Please copy each line of the records below that holds the word "unsigned".

BEGIN

### src/flat_wrapper.sv
// flat-port wrapper written by rule: the top's interface ports become plain ports
module input_debouncer_flat 
#(
   parameter int unsigned STABLE_CYCLES = 1000000,
   parameter int unsigned CNT_WIDTH     = 20
)
  (clk, rst, bus_btn_in, bus_level_out, bus_rise_pulse, bus_fall_pulse, bus_toggle_out);
  input_debouncer_if bus_i ();
  input  logic clk;
  input  logic rst;
  input wire logic [$bits(bus_i.btn_in)-1:0] bus_btn_in;
  output wire logic [$bits(bus_i.level_out)-1:0] bus_level_out;
  output wire logic [$bits(bus_i.rise_pulse)-1:0] bus_rise_pulse;
  output wire logic [$bits(bus_i.fall_pulse)-1:0] bus_fall_pulse;
  output wire logic [$bits(bus_i.toggle_out)-1:0] bus_toggle_out;
  assign bus_i.btn_in = bus_btn_in;
  assign bus_level_out = bus_i.level_out;
  assign bus_rise_pulse = bus_i.rise_pulse;
  assign bus_fall_pulse = bus_i.fall_pulse;
  assign bus_toggle_out = bus_i.toggle_out;
  input_debouncer #(.STABLE_CYCLES(STABLE_CYCLES), .CNT_WIDTH(CNT_WIDTH)) u_core (.clk(clk), .rst(rst), .bus(bus_i));
endmodule
### config.mk
export PLATFORM = sky130hd
export DESIGN_NAME = input_debouncer_flat
export DESIGN_NICKNAME = d
export VERILOG_FILES = /design/src/rtl/input_debouncer_if.sv /design/src/rtl/input_debouncer.sv /design/src/flat_wrapper.sv
export SDC_FILE = /design/constraint.sdc
export NUM_CORES = 1
export LEC_CHECK = 0
export BUFFER_PORTS_ARGS = -buffer_cell sky130_fd_sc_hd__buf_2
export CAP_MARGIN = 0
export CORE_UTILIZATION = 30
export DETAILED_ROUTE_END_ITERATION = 6
export PLACE_DENSITY_LB_ADDON = 0.08
export REMOVE_ABC_BUFFERS = 1
export SLEW_MARGIN = 20
export SYNTH_ARGS = -nofsm -noshare
export SYNTH_HDL_FRONTEND = slang
export SYNTH_SLANG_ARGS = --single-unit
### constraint.sdc
create_clock -name clk -period 6 [get_ports clk]
set_clock_uncertainty 0.2 [all_clocks]
set_input_delay 0.6 -clock clk [delete_from_list [all_inputs] [get_ports clk]]
set_output_delay 0.6 -clock clk [all_outputs]
set_load 0.02 [all_outputs]
--- config.mk ---
export PLATFORM = sky130hd
export DESIGN_NAME = rr_bus_arbiter
export DESIGN_NICKNAME = d
export VERILOG_FILES = /design/src/rtl/rr_bus_arbiter.sv
export SDC_FILE = /design/constraint.sdc
export NUM_CORES = 1
export LEC_CHECK = 0
export CORE_UTILIZATION = 50
export DETAILED_ROUTE_END_ITERATION = 6
export PLACE_DENSITY = 0.87
export SKIP_CTS_REPAIR_TIMING = 1
export SLEW_MARGIN = 10
export SYNTH_ARGS = -nofsm -noshare
export SYNTH_HDL_FRONTEND = slang
export SYNTH_SLANG_ARGS = --single-unit
--- constraint.sdc ---
create_clock -name clk -period 4.16 [get_ports clk]
set_input_delay 0.832 -clock clk [delete_from_list [all_inputs] [get_ports clk]]
set_output_delay 0.832 -clock clk [all_outputs]
set_load 0.02 [all_outputs]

END

• **TASK ANSWER**:
   parameter int unsigned STABLE_CYCLES = 1000000,
   parameter int unsigned CNT_WIDTH     = 20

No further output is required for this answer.